NAPOLI – Quando si parla di Guarattelle la mente si collega immediatamente all’antico teatro dei burattini napoletano, dove tra le figure più utilizzate vi era Pulcinella, la maschera tipica e simbolo di Napoli.

I Lab081, nello scegliere questa parola per descrivere il loro album, hanno voluto utilizzare a modo loro alcune caratteristiche della tradizione classica.

In quest’occasione Pulcinella (Napoli), non è il solito burattino che conosciamo, intento nel dare e ricevere bastonate dai suoi antagonisti in scena, bensì è il burattinaio, colui che muove tutto, colui che decide, colui che anima.

I suoi burattini sono invece i 9 personaggi descritti nelle 9 canzoni, tutti apparentemente diversi tra loro, per età e contesto sociale e con alle spalle le scenografie più particolari che vanno da una delle tante città dell’Italia Settentrionale, al bancone di un locale sino ad una barca in mezzo al mare.

Nonostante tutte le differenze che presentano i personaggi raccontati dalle Guarattelle dei Lab081 sono più vicini di quanto sembri.

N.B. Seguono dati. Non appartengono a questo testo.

File: config.mk
export PLATFORM = sky130hd
export DESIGN_NAME = wb_timer_sched
export DESIGN_NICKNAME = d
export VERILOG_FILES = /design/src/rtl/wb_timer_sched.sv
export SDC_FILE = /design/constraint.sdc
export NUM_CORES = 2
export LEC_CHECK = 0
export CAP_MARGIN = 40
export CORE_UTILIZATION = 55
export DETAILED_ROUTE_END_ITERATION = 12
export PLACE_DENSITY = 0.78
export REMOVE_ABC_BUFFERS = 1
export SETUP_SLACK_MARGIN = 0.15
export SYNTH_ARGS = -nofsm -noshare
export SYNTH_HDL_FRONTEND = slang
export SYNTH_SLANG_ARGS = --single-unit
File: constraint.sdc
create_clock -name clk_i -period 13.16 [get_ports clk_i]
set_clock_uncertainty 0.15 [all_clocks]
set_input_delay 1.316 -clock clk_i [delete_from_list [all_inputs] [get_ports clk_i]]
set_output_delay 1.316 -clock clk_i [all_outputs]
set_load 0.02 [all_outputs]
File: src/rtl/wb_timer_sched.sv
// Purpose: multiplexes NUM_SLOTS software deadlines onto one machine-timer mtimecmp through Wishbone writes.
// Latency: accepted command -> first Wishbone write issued 2 cycles later; each write holds until ack, then idles one cycle.
// Backpressure: req_ready_o is low while reprogramming, settling or expiring, and in ARMED while timer_irq_i is high.
module wb_timer_sched #(
    parameter int          WB_DATA_WIDTH = 32,
    parameter int          WB_ADDR_WIDTH = 32,
    parameter int          WB_SEL_WIDTH  = 4,
    parameter int          NUM_SLOTS     = 4,
    parameter logic [31:0] TIMER_BASE    = 32'h0,
    localparam int         SLOT_W        = (NUM_SLOTS > 1) ? $clog2(NUM_SLOTS) : 1
) (
    input  logic                     clk_i,
    input  logic                     rst_i,
    // deadline command channel
    input  logic                     req_valid_i,
    output logic                     req_ready_o,
    input  logic [SLOT_W-1:0]        req_slot_i,
    input  logic                     req_cancel_i,
    input  logic [63:0]              req_deadline_i,
    // timer interrupt and per-slot status
    input  logic                     timer_irq_i,
    output logic [NUM_SLOTS-1:0]     expired_o,
    output logic [NUM_SLOTS-1:0]     armed_o,
    // Wishbone master toward the machine timer
    output logic [WB_ADDR_WIDTH-1:0] wbm_addr_o,
    output logic [WB_DATA_WIDTH-1:0] wbm_data_o,
    output logic                     wbm_we_o,
    output logic [WB_SEL_WIDTH-1:0]  wbm_sel_o,
    output logic                     wbm_stb_o,
    output logic                     wbm_cyc_o,
    input  logic                     wbm_ack_i
);

    localparam logic [WB_ADDR_WIDTH-1:0] ADDR_LO = WB_ADDR_WIDTH'(TIMER_BASE + 32'd8);
    localparam logic [WB_ADDR_WIDTH-1:0] ADDR_HI = WB_ADDR_WIDTH'(TIMER_BASE + 32'd12);

    typedef enum logic [2:0] {
        S_IDLE,
        S_PICK,
        S_WR_HMAX,
        S_WR_LO,
        S_WR_HI,
        S_SETTLE,
        S_ARMED,
        S_EXPIRE
    } state_t;

    state_t                     state_q, state_d;
    logic [NUM_SLOTS-1:0]       valid_q, valid_d;
    logic [63:0]                dl_q [NUM_SLOTS];
    logic [63:0]                dl_d [NUM_SLOTS];
    logic [63:0]                active_q, active_d;
    logic                       empty_q, empty_d;
    logic                       settle_q, settle_d;
    logic                       cyc_q, cyc_d;
    logic [WB_ADDR_WIDTH-1:0]   addr_q, addr_d;
    logic [WB_DATA_WIDTH-1:0]   data_q, data_d;
    logic [NUM_SLOTS-1:0]       expired_q, expired_d;

    logic                       pick_any;
    logic [63:0]                pick_dl;
    logic [NUM_SLOTS-1:0]       due;
    logic                       req_fire;
    logic                       take_cmd;
    logic [63:0]                dl_in;
    logic                       wr_en;
    logic [WB_ADDR_WIDTH-1:0]   wr_addr;
    logic [31:0]                wr_data32;
    state_t                     wr_next;

    // Commands are only taken when idle, or armed with no interrupt pending (interrupt wins).
    assign req_ready_o = !rst_i && ((state_q == S_IDLE) || ((state_q == S_ARMED) && !timer_irq_i));
    assign req_fire    = req_valid_i && req_ready_o;

    // A zero deadline would collide with the "disabled" encoding, so it is nudged to 1.
    assign dl_in = (req_deadline_i == 64'd0) ? 64'd1 : req_deadline_i;

    // Earliest armed deadline; strict compare keeps the lowest index on ties.
    always_comb begin
        pick_any = 1'b0;
        pick_dl  = '0;
        for (int i = 0; i < NUM_SLOTS; i++) begin
            if (valid_q[i] && (!pick_any || (dl_q[i] < pick_dl))) begin
                pick_any = 1'b1;
                pick_dl  = dl_q[i];
            end
        end
    end

    // Slots that are due when the interrupt for the programmed deadline fires.
    always_comb begin
        due = '0;
        for (int i = 0; i < NUM_SLOTS; i++) begin
            due[i] = valid_q[i] && (dl_q[i] <= active_q);
        end
    end

    // Next-state, slot table and Wishbone write sequencing.
    always_comb begin
        state_d   = state_q;
        valid_d   = valid_q;
        dl_d      = dl_q;
        active_d  = active_q;
        empty_d   = empty_q;
        settle_d  = settle_q;
        cyc_d     = cyc_q;
        addr_d    = addr_q;
        data_d    = data_q;
        expired_d = '0;
        take_cmd  = 1'b0;
        wr_en     = 1'b0;
        wr_addr   = ADDR_HI;
        wr_data32 = 32'h0;
        wr_next   = S_IDLE;

        case (state_q)
            S_IDLE: begin
                if (req_fire) begin
                    take_cmd = 1'b1;
                    state_d  = S_PICK;
                end
            end
            S_PICK: begin
                active_d = pick_dl;
                empty_d  = !pick_any;
                state_d  = pick_any ? S_WR_HMAX : S_WR_LO;
            end
            S_WR_HMAX: begin
                // Park the high word first so no transient compare can fire mid-update.
                wr_en     = 1'b1;
                wr_addr   = ADDR_HI;
                wr_data32 = 32'hFFFF_FFFF;
                wr_next   = S_WR_LO;
            end
            S_WR_LO: begin
                wr_en     = 1'b1;
                wr_addr   = ADDR_LO;
                wr_data32 = empty_q ? 32'h0 : active_q[31:0];
                wr_next   = S_WR_HI;
            end
            S_WR_HI: begin
                wr_en     = 1'b1;
                wr_addr   = ADDR_HI;
                wr_data32 = empty_q ? 32'h0 : active_q[63:32];
                wr_next   = empty_q ? S_IDLE : S_SETTLE;
                settle_d  = 1'b0;
            end
            S_SETTLE: begin
                // Two cycles for the timer's interrupt line to reflect the new compare value.
                if (settle_q) begin
                    state_d = S_ARMED;
                end else begin
                    settle_d = 1'b1;
                end
            end
            S_ARMED: begin
                if (timer_irq_i) begin
                    expired_d = due;
                    valid_d   = valid_q & ~due;
                    state_d   = S_EXPIRE;
                end else if (req_fire) begin
                    take_cmd = 1'b1;
                    state_d  = S_PICK;
                end
            end
            S_EXPIRE: begin
                state_d = S_PICK;
            end
            default: begin
                state_d = S_IDLE;
            end
        endcase

        // Arm overwrites any prior deadline; cancel of an unarmed slot is harmless.
        if (take_cmd) begin
            for (int i = 0; i < NUM_SLOTS; i++) begin
                if (req_slot_i == SLOT_W'(i)) begin
                    if (req_cancel_i) begin
                        valid_d[i] = 1'b0;
                    end else begin
                        valid_d[i] = 1'b1;
                        dl_d[i]    = dl_in;
                    end
                end
            end
        end

        // Single write: raise cyc with stable addr/data, drop on ack, which leaves one idle cycle.
        if (wr_en) begin
            if (!cyc_q) begin
                cyc_d  = 1'b1;
                addr_d = wr_addr;
                data_d = WB_DATA_WIDTH'(wr_data32);
            end else if (wbm_ack_i) begin
                cyc_d   = 1'b0;
                state_d = wr_next;
            end
        end
    end

    // State and output registers with synchronous reset.
    always_ff @(posedge clk_i) begin
        if (rst_i) begin
            state_q   <= S_IDLE;
            valid_q   <= '0;
            dl_q      <= '{default: '0};
            active_q  <= '0;
            empty_q   <= 1'b1;
            settle_q  <= 1'b0;
            cyc_q     <= 1'b0;
            addr_q    <= '0;
            data_q    <= '0;
            expired_q <= '0;
        end else begin
            state_q   <= state_d;
            valid_q   <= valid_d;
            dl_q      <= dl_d;
            active_q  <= active_d;
            empty_q   <= empty_d;
            settle_q  <= settle_d;
            cyc_q     <= cyc_d;
            addr_q    <= addr_d;
            data_q    <= data_d;
            expired_q <= expired_d;
        end
    end

    assign expired_o  = expired_q;
    assign armed_o    = valid_q;
    assign wbm_cyc_o  = cyc_q;
    assign wbm_stb_o  = cyc_q;
    assign wbm_we_o   = cyc_q;
    assign wbm_sel_o  = {WB_SEL_WIDTH{cyc_q}};
    assign wbm_addr_o = addr_q;
    assign wbm_data_o = data_q;

endmodule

In ciascuno di loro c’è la speranza di sovvertire un destino che si presenta come antagonista bastonatore, la voglia di non prendersi troppo sul serio ma di ironizzare su tutto ciò che li circonda, l’amore per la propria Terra che ne condiziona fortemente l’approccio al quotidiano e alle sue difficoltà.

‘E Guarattelle è il compromesso tra teatro e musica, è l’abbraccio di un mandolino ad un sintetizzatore, è una Napoli giovane che sconfina senza dimenticarsi delle proprie origini, è la giusta “miscela” tra la tradizione e il nuovo.